En el corazón de Castilla, entre los impresionantes paisajes del Parque Natural de las Hoces del Río Riaza y las estribaciones de la Sierra de Ayllón, se encuentran los encantadores pueblos de colores, un nombre que refleja la singularidad de sus construcciones. Estas localidades destacan por los tonos que tiñen sus calles y edificios, resultado de los materiales propios de la tierra y una tradición constructiva enraizada en el entorno.
En la zona, los colores predominantes varían según el pueblo y el tipo de roca disponible. Por ejemplo, en Maderuelo, ubicado sobre una colina con vistas al embalse de Linares, domina un tono blanquecino y ocre, característico de la piedra caliza que abunda en la región.

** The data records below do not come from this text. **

Background: an optimization exercise with open tools, aiming at small area and a short achievable clock period. Do not read the settings as production practice.
Function was not checked in any run shown here: the RTL went through the layout flow alone.
Power figures rest on the tool's default switching activity, not on a simulated workload.

==> flow/design.v <==
module fpu_ss_multi_scoreboard #(
    parameter int NB_CORES     = 2,
    parameter int NUM_REGS     = 32,
    parameter int CNT_W        = 2,
    parameter int MAX_INFLIGHT = 8,
    parameter int IN_ORDER_WB  = 1,
    localparam int CORE_W      = (NB_CORES > 1) ? $clog2(NB_CORES) : 1,
    localparam int REG_W       = $clog2(NUM_REGS),
    localparam int INF_W       = $clog2(MAX_INFLIGHT + 1)
) (
    input  logic                clk_i,
    input  logic                rst_ni,
    input  logic                disp_valid_i,
    output logic                disp_ready_o,
    input  logic [CORE_W-1:0]   disp_core_i,
    input  logic [3*REG_W-1:0]  disp_rs_i,
    input  logic [2:0]          disp_rs_use_i,
    input  logic [REG_W-1:0]    disp_rd_i,
    input  logic                disp_rd_fp_i,
    input  logic                fpu_wb_valid_i,
    input  logic [CORE_W-1:0]   fpu_wb_core_i,
    input  logic [REG_W-1:0]    fpu_wb_rd_i,
    input  logic                lsu_wb_valid_i,
    input  logic [CORE_W-1:0]   lsu_wb_core_i,
    input  logic [REG_W-1:0]    lsu_wb_rd_i,
    output logic [5:0]          fwd_sel_o,
    output logic [INF_W-1:0]    inflight_o,
    output logic                err_o
);
    localparam int NS    = MAX_INFLIGHT;
    localparam int TAG_W = CORE_W + REG_W;
    logic [TAG_W-1:0] tag_q [NS];
    logic [CNT_W-1:0] cnt_q [NS];
    logic [INF_W-1:0] inflight_q;
    logic             err_q;
    logic [NS-1:0]    live, core_m, rd_m, fpu_m, lsu_m, alloc, inc_s, fpu_s, lsu_s;
    logic [NS-1:0]    rs_m [3];
    logic [CNT_W-1:0] rs_cnt [3];
    logic [REG_W-1:0] rs_addr [3];
    logic [2:0]       raw_haz, rs_fpu_hit, rs_lsu_hit;
    logic [5:0]       fwd_sel;
    logic [CNT_W-1:0] rd_cnt, fpu_cnt, lsu_cnt;
    logic             hazard, inc, rd_hit, same_tgt, fpu_ok, lsu_ok, err_set;
    always_comb begin
        for (int s = 0; s < NS; s++) begin
            live[s]   = (cnt_q[s] != '0);
            core_m[s] = live[s] && (tag_q[s][REG_W +: CORE_W] == disp_core_i);
            rd_m[s]   = core_m[s] && (tag_q[s][REG_W-1:0] == disp_rd_i);
            fpu_m[s]  = live[s] && (tag_q[s] == {fpu_wb_core_i, fpu_wb_rd_i});
            lsu_m[s]  = live[s] && (tag_q[s] == {lsu_wb_core_i, lsu_wb_rd_i});
        end
        for (int i = 0; i < 3; i++) begin
            rs_addr[i] = disp_rs_i[i*REG_W +: REG_W];
            for (int s = 0; s < NS; s++)
                rs_m[i][s] = core_m[s] && (tag_q[s][REG_W-1:0] == rs_addr[i]);
        end
        for (int i = 0; i < 3; i++)
            rs_cnt[i] = '0;
        rd_cnt  = '0;
        fpu_cnt = '0;
        lsu_cnt = '0;
        for (int s = 0; s < NS; s++) begin
            for (int i = 0; i < 3; i++)
                rs_cnt[i] = rs_cnt[i] | (rs_m[i][s] ? cnt_q[s] : '0);
            rd_cnt  = rd_cnt  | (rd_m[s]  ? cnt_q[s] : '0);
            fpu_cnt = fpu_cnt | (fpu_m[s] ? cnt_q[s] : '0);
            lsu_cnt = lsu_cnt | (lsu_m[s] ? cnt_q[s] : '0);
        end
    end
    always_comb begin
        raw_haz = '0;
        fwd_sel = '0;
        for (int i = 0; i < 3; i++) begin
            rs_fpu_hit[i] = fpu_wb_valid_i && (fpu_wb_core_i == disp_core_i) && (fpu_wb_rd_i == rs_addr[i]);
            rs_lsu_hit[i] = lsu_wb_valid_i && (lsu_wb_core_i == disp_core_i) && (lsu_wb_rd_i == rs_addr[i]);
            if (disp_rs_use_i[i] && (rs_cnt[i] != '0)) begin
                if ((rs_cnt[i] == CNT_W'(1)) && (rs_fpu_hit[i] ^ rs_lsu_hit[i]))
                    fwd_sel[2*i +: 2] = rs_fpu_hit[i] ? 2'b01 : 2'b10;
                else
                    raw_haz[i] = 1'b1;
            end
        end
    end
    always_comb begin
        hazard   = (|raw_haz) || (disp_rd_fp_i && ((rd_cnt == '1) || inflight_q[INF_W-1]));
        inc      = disp_valid_i && !hazard && disp_rd_fp_i;
        rd_hit   = |rd_m;
        same_tgt = fpu_wb_valid_i && lsu_wb_valid_i
                && (fpu_wb_core_i == lsu_wb_core_i) && (fpu_wb_rd_i == lsu_wb_rd_i);
        fpu_ok   = fpu_wb_valid_i && (fpu_cnt != '0);
        lsu_ok   = lsu_wb_valid_i && (same_tgt ? (fpu_cnt > CNT_W'(1)) : (lsu_cnt != '0));
        err_set  = (fpu_wb_valid_i && !fpu_ok) || (lsu_wb_valid_i && !lsu_ok);
        for (int s = 0; s < NS; s++) begin
            alloc[s] = !live[s];
            for (int t = 0; t < s; t++)
                if (!live[t]) alloc[s] = 1'b0;
        end
        inc_s = {NS{inc}} & (rd_hit ? rd_m : alloc);
        fpu_s = {NS{fpu_ok}} & fpu_m;
        lsu_s = {NS{lsu_ok}} & lsu_m;
    end
    assign disp_ready_o = !hazard;
    assign fwd_sel_o    = fwd_sel;
    assign inflight_o   = inflight_q;
    assign err_o        = err_q;
    always_ff @(posedge clk_i) begin
        for (int s = 0; s < NS; s++)
            if (!live[s])
                tag_q[s] <= {disp_core_i, disp_rd_i};
    end
    always_ff @(posedge clk_i or negedge rst_ni) begin
        if (!rst_ni) begin
            for (int s = 0; s < NS; s++)
                cnt_q[s] <= '0;
            inflight_q <= '0;
            err_q      <= 1'b0;
        end else begin
            for (int s = 0; s < NS; s++)
                cnt_q[s] <= cnt_q[s] + CNT_W'(inc_s[s]) - CNT_W'(fpu_s[s]) - CNT_W'(lsu_s[s]);
            inflight_q <= inflight_q + INF_W'(inc) - INF_W'(fpu_ok) - INF_W'(lsu_ok);
            if (err_set)
                err_q <= 1'b1;
        end
    end
endmodule
==> flow/run.sh <==
#!/bin/bash
# synth_recipe.tcl (not shown) runs the flow's synth.tcl, then flattens the netlist and writes it again
# the make line also repeats each setting of config.mk as NAME=value (left out here)
make -C /OpenROAD-flow-scripts/flow DESIGN_CONFIG=/design/flow/config.mk WORK_HOME=/design/flow/orfs CLKGATE_MAP_FILE= SYNTH_SCRIPT=/design/flow/synth_recipe.tcl finish
==> flow/config.mk <==
export PLATFORM = sky130hd
export DESIGN_NAME = fpu_ss_multi_scoreboard
export DESIGN_NICKNAME = fpu_ss_multi_scoreboard
export VERILOG_FILES = /design/flow/design.v
export SDC_FILE = /design/flow/constraint.sdc
export NUM_CORES = 4
export LEC_CHECK = 0
export CAP_MARGIN = 20
export CORE_MARGIN = 2
export CORE_UTILIZATION = 30
export PLACE_DENSITY = 0.5
export SLEW_MARGIN = 20
==> flow/constraint.sdc <==
create_clock -name core_clock -period 10.0 [get_ports {clk_i}]
set_input_delay 2.0000 -clock core_clock [delete_from_list [all_inputs] [get_ports {clk_i}]]
set_output_delay 2.0000 -clock core_clock [all_outputs]
set_load 0.01 [all_outputs]
==> impl_results.html, run 1 <==
<table>
<tr><th>Metric</th><th>Value</th></tr>
<tr><th colspan="2">CTS</th></tr>
<tr><td>Depth of the CTS H-tree</td><td>3</td></tr>
<tr><td>TritonCTS clock tree</td><td>done</td></tr>
<tr><td>Clock sink total</td><td>69</td></tr>
<tr><td>Post-CTS setup buffers</td><td>0</td></tr>
<tr><td>Number of resized instances in the post-cts repair step</td><td>0</td></tr>
<tr><td>Clock insertion delay at the later pin of the skew report</td><td>roughly 0.35 ns</td></tr>
<tr><td>Hold-fix buffers, CTS</td><td>0</td></tr>
<tr><td>CTS max path bufs</td><td>2</td></tr>
<tr><td>Clock slew seen by the registers of the worst setup and hold paths</td><td>0.06 ns</td></tr>
<tr><td>Number of buffers created by CTS</td><td>9</td></tr>
<tr><td>Buffer type at the clock tree root</td><td>sky130_fd_sc_hd__clkbuf_16</td></tr>
<tr><th colspan="2">Logic synthesis</th></tr>
<tr><td>Netlist area before placement</td><td>7580 sq um</td></tr>
<tr><td>Dominant cells by area after synthesis</td><td>sky130_fd_sc_hd__xnor2_1 (22%), sky130_fd_sc_hd__edfxtp_1 (19%), sky130_fd_sc_hd__xor2_1 (15%), sky130_fd_sc_hd__dfrtp_1 (6.9%), sky130_fd_sc_hd__nand3_1 (4.1%)</td></tr>
<tr><td>Most instantiated library cell after synthesis</td><td>sky130_fd_sc_hd__xnor2_1</td></tr>
<tr><td>Top FF cell, synth</td><td>sky130_fd_sc_hd__edfxtp_1</td></tr>
<tr><td>Unique masters post-synth</td><td>54</td></tr>
<tr><td>Number of cells produced by synthesis</td><td>~850</td></tr>
<tr><td>Mean instance size in the synthesized netlist</td><td>between 8 and 9 sq um</td></tr>
<tr><td>List of most frequent post-synthesis cells</td><td>sky130_fd_sc_hd__xnor2_1 (192), sky130_fd_sc_hd__xor2_1 (130), sky130_fd_sc_hd__nand3_1 (62)</td></tr>
<tr><td>Part of the Yosys area used for sequential elements</td><td>between 20% and 30%</td></tr>
<tr><td>Fraction of registers with async set/reset</td><td>a little under a third</td></tr>
<tr><td>Number of warning messages in the yosys log</td><td>6</td></tr>
<tr><td>Top-area cell type share of the netlist area</td><td>22.2%</td></tr>
<tr><td>Number of enable-type register cells in the synthesized netlist</td><td>48</td></tr>
<tr><td>Area leader, netlist</td><td>sky130_fd_sc_hd__xnor2_1</td></tr>
<tr><td>Synthesized flop and latch total</td><td>just under 70</td></tr>
<tr><td>Total nets after synthesis</td><td>a little over 900</td></tr>
<tr><th colspan="2">Worst setup path</th></tr>
<tr><td>Startpoint kind of the worst setup timing path</td><td>primary input</td></tr>
<tr><td>Maximum fanout along the worst path</td><td>18</td></tr>
<tr><td>Cell with the largest stage delay on the worst path</td><td>sky130_fd_sc_hd__clkdlybuf4s50_1</td></tr>
<tr><td>Critical Path Most Common Cell</td><td>sky130_fd_sc_hd__clkdlybuf4s50_1</td></tr>
<tr><td>List of cells traversed by the critical path</td><td>clkdlybuf4s50_1, xnor2_1, nand2_1, nor3_1, nor4_1, a311oi_1, a2111o_1, a211oi_1, clkdlybuf4s50_1</td></tr>
<tr><td>Arrival time at the worst endpoint</td><td>around 5.8 ns</td></tr>
<tr><td>CP peak stage delay</td><td>1.15 ns</td></tr>
<tr><td>Crit Path Class</td><td>primary input to output pin</td></tr>
<tr><td>Kind of end point of the critical path</td><td>output pin</td></tr>
<tr><td>Required @ worst endpoint</td><td>roughly 8.0 ns</td></tr>
<tr><th colspan="2">Floorplan</th></tr>
<tr><td>Vertical extent of the die</td><td>~160 um</td></tr>
<tr><td>I/O pins</td><td>between 50 and 60</td></tr>
<tr><td>Die area</td><td>~27,000 sq um</td></tr>
<tr><td>Starting density of the core</td><td>a little under a third</td></tr>
<tr><td>CORE AREA</td><td>roughly 25,000 sq um</td></tr>
<tr><td>Placement row count</td><td>a little under 60</td></tr>
<tr><td>Horizontal extent of the die</td><td>163 um</td></tr>
<tr><th colspan="2">Layout</th></tr>
<tr><td>Antenna diode instance count</td><td>0</td></tr>
<tr><td>Final instance count without filler cells</td><td>1,183</td></tr>
<tr><td>Ratio of cells with drive above 1 in the final layout</td><td>approximately 4.8%</td></tr>
<tr><td>Area grow syn2layout</td><td>11.3%</td></tr>
<tr><td>Post-route cell area</td><td>8440 sq um</td></tr>
<tr><td>Post-layout nets</td><td>911</td></tr>
<tr><td>Final cell utilization of the core</td><td>about a third</td></tr>
<tr><td>Filler instances</td><td>about 2,600</td></tr>
<tr><th colspan="2">STA</th></tr>
<tr><td>Pin slew with the least headroom to its limit</td><td>approximately 1.1 ns</td></tr>
<tr><td>Total negative setup slack</td><td>0 ns</td></tr>
<tr><td>Setup repair after global routing missed its margin</td><td>false</td></tr>
<tr><td>Tcrit/Tclk final</td><td>about four fifths</td></tr>
<tr><td>Setup-failing EPs final</td><td>0</td></tr>
<tr><td>Slew headroom</td><td>26.7%</td></tr>
<tr><td>Worst hold margin</td><td>0.544 ns</td></tr>
<tr><td>Count of final hold-check violations</td><td>0</td></tr>
<tr><td>PnR worst setup slack</td><td>~2.2 ns</td></tr>
<tr><td>Post-layout min period</td><td>slightly below 8 ns</td></tr>
<tr><td>Maximum frequency from static timing analysis</td><td>approximately 130 MHz</td></tr>
<tr><td>Max-slew violation count</td><td>0</td></tr>
<tr><td>Worst Skew</td><td>roughly 0.0069 ns</td></tr>
<tr><th colspan="2">Route</th></tr>
<tr><td>Vias after detailed routing</td><td>6,184</td></tr>
<tr><td>Starting DRC count in detailed routing</td><td>about 520</td></tr>
<tr><td>Post-route DRC</td><td>0</td></tr>
<tr><td>Final WL</td><td>roughly 28,000 um</td></tr>
<tr><td>Antenna Nets Post-Route</td><td>0</td></tr>
<tr><td>Vias per inst</td><td>5.23</td></tr>
<tr><td>Pre-antenna DRT Iters</td><td>5</td></tr>
<tr><td>Post-detailed-route wirelength per cell</td><td>23.5 um</td></tr>
<tr><th colspan="2">GRT</th></tr>
<tr><td>Global-route wire length before repair</td><td>about 42,000 um</td></tr>
<tr><td>Largest net degree at the start of global routing</td><td>22</td></tr>
<tr><td>Total routing usage reported by global routing</td><td>a little over a fifth</td></tr>
<tr><td>Initial antenna violation count</td><td>0</td></tr>
<tr><td>Number of global-route vias before repair</td><td>a little over 6,000</td></tr>
<tr><td>Global-route congestion overflow total</td><td>0</td></tr>
<tr><th colspan="2">Pwr</th></tr>
<tr><td>Total power divided by cell area</td><td>between 150 and 200 nW/um^2</td></tr>
<tr><td>Largest vdd supply drop</td><td>between 0.07 and 0.08 mV</td></tr>
<tr><td>Cell leakage power</td><td>2.83 nW</td></tr>
<tr><td>Overall power after layout</td><td>1.59 mW</td></tr>
<tr><th colspan="2">Place</th></tr>
<tr><td>Worst slack at placement</td><td>2.17 ns</td></tr>
<tr><td>Placement Cell Area</td><td>just over 8000 sq um</td></tr>
<tr><td>I/O Buffers</td><td>53</td></tr>
<tr><td>Number of cells after detailed placement</td><td>roughly 1,200</td></tr>
<tr><td>Placer's final routability congestion estimate</td><td>roughly 1</td></tr>
<tr><td>HPWL Detailed</td><td>approximately 22,000 um</td></tr>
<tr><th colspan="2">Job</th></tr>
<tr><td>Max-Cap Viols</td><td>0</td></tr>
<tr><th colspan="2">Outcome</th></tr>
<tr><td>Run status</td><td>complete, no violations</td></tr>
<tr><th colspan="2">Hold path</th></tr>
<tr><td>HP Class</td><td>flip-flop to flip-flop</td></tr>
</table>
-- per-layer routing --
layer,track usage (%),wire [um],vias to the layer above
met5,0,0,-
met4,10.0,1240,0
met3,2.93,1730,57
met2,34.1,12400,242
met1,29.2,12500,3022
li1,-,-,2863
-- cell families (layout without fill, tap and decap cells) --
family,after synthesis,count (layout),share of synthesized area [%]
adder cells (fa/ha/maj),21,21,4.46
buffers and inverters,102,109,7.69
AO/OA/AOI/OAI,49,49,5.05
flip-flops,69,69,25.9
XOR/XNOR,323,323,37.6
AND/OR/NAND/NOR,282,282,19.3
-- final timing paths --
path                                startpoint             to  slack (ns)  cells past startpoint
max in group asynchronous               rst_ni    cnt_q[6][0]        8.02                      1
worst max register to register     cnt_q[1][0]  inflight_q[3]        5.18                     13
min in group asynchronous               rst_ni    cnt_q[1][0]        1.62                      1
worst min-delay path             inflight_q[3]  inflight_q[3]        0.54                      1
worst max-delay path            disp_core_i[0]   disp_ready_o        2.18                      9
worst min register to register   inflight_q[3]  inflight_q[3]        0.54                      1
-- cell usage in the layout, fill, tap and decap left out, types with 3 or more instances in the layout --
| master | netlist | routed |
|---|---|---|
| sky130_fd_sc_hd__xor2_1 | 130 | 130 |
| sky130_fd_sc_hd__a2111oi_0 | 5 | 5 |
| sky130_fd_sc_hd__ha_1 | 11 | 11 |
| sky130_fd_sc_hd__a31oi_1 | 4 | 4 |
| sky130_fd_sc_hd__nand2_1 | 57 | 57 |
| sky130_fd_sc_hd__or3_1 | 5 | 5 |
| sky130_fd_sc_hd__edfxtp_1 | 48 | 48 |
| sky130_fd_sc_hd__nor4_4 | 3 | 3 |
| sky130_fd_sc_hd__o2111ai_1 | 5 | 5 |
| sky130_fd_sc_hd__nor2_1 | 32 | 32 |
| sky130_fd_sc_hd__fa_1 | 10 | 10 |
| sky130_fd_sc_hd__buf_4 | 9 | 15 |
| sky130_fd_sc_hd__inv_1 | 25 | 25 |
| sky130_fd_sc_hd__or4_1 | 6 | 6 |
| sky130_fd_sc_hd__clkbuf_16 | 0 | 10 |
| sky130_fd_sc_hd__a32oi_1 | 3 | 3 |
| sky130_fd_sc_hd__dfrtp_1 | 21 | 21 |
| sky130_fd_sc_hd__nor3_1 | 59 | 59 |
| sky130_fd_sc_hd__clkdlybuf4s50_1 | 0 | 52 |
| sky130_fd_sc_hd__a311o_1 | 3 | 3 |
| sky130_fd_sc_hd__nand4_1 | 10 | 10 |
| sky130_fd_sc_hd__nand3_1 | 62 | 62 |
| sky130_fd_sc_hd__a21oi_1 | 7 | 7 |
| sky130_fd_sc_hd__o21ai_0 | 3 | 3 |
| sky130_fd_sc_hd__a311oi_1 | 3 | 3 |
| sky130_fd_sc_hd__and2_1 | 5 | 5 |
| sky130_fd_sc_hd__nor2b_1 | 3 | 3 |
| sky130_fd_sc_hd__xnor2_1 | 192 | 192 |
| sky130_fd_sc_hd__nor4_1 | 29 | 29 |
-- critical path, delay by kind of cell --
family	cells	cell delay, ns
and+or+nand+nor	3	0.77
xor gates and xnor gates	1	0.34
buffers and inverters	2	1.74
AOI/OAI and AO/OA	3	0.96
-- cell type report --
type / instances / area [sq um] / area share (%)
clock buffers: 11 / 254 / 3.01
clock inverters: 5 / 41.3 / 0.489
inverters: 25 / 93.8 / 1.11
multi-input cells: 675 / 5030 / 59.6
flip-flops and latches: 69 / 1970 / 23.3
well taps: 330 / 413 / 4.89
repair buffers: 68 / 638 / 7.56
-- registers in the layout, summed over array words and instances, names as in the netlist --
name	count
tag_q	48
cnt_q	16
err_q	1
inflight_q	4
-- report_power, final --
group          leakage, nW  switching [mW]  internal, mW  total, mW
Combinational         1.97           0.387         0.296      0.683
Sequential           0.727           0.172         0.408      0.580
Clock                0.138           0.141         0.185      0.326
Total                 2.83           0.700         0.889       1.59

En Montejo de la Vega de la Serrezuela, cercano a las Hoces del Riaza, se pueden observar tonos grisáceos y terrosos, producto del uso de piedra caliza más oscura y tierra compactada en sus casas tradicionales.
Ayllón, por su parte, es conocido por sus intensos tonos rojizos y anaranjados, que provienen de la abundancia de arcillas en la zona. Este material no solo es fácil de moldear, sino que confiere a las casas un aspecto cálido y distintivo, especialmente bajo la luz del atardecer. Pasear por sus calles de piedra y admirar sus fachadas rojizas es una experiencia visual que enamora a cualquier visitante.
Finalmente, en Riaza, los colores se diversifican aún más. Aquí predominan los tonos amarillentos y marrones, derivados de la mezcla de adobe y madera, materiales típicos de los pueblos serranos. La plaza mayor de Riaza, con su singular forma de albero, refuerza esta paleta cálida, mientras que los alrededores, con los pinares y las laderas de la Sierra de Ayllón, añaden verdes profundos al paisaje general.
Los colores de estos pueblos no son solo una cuestión estética; reflejan la geología y la historia de cada lugar. El uso de materiales locales responde a la sabiduría de las generaciones pasadas, que aprovecharon los recursos disponibles para construir hogares que resistieran el paso del tiempo y se integraran con el entorno. Hoy, estos colores, junto con el encanto de sus calles, plazas y paisajes, convierten a los pueblos de colores en una joya única que espera ser descubierta.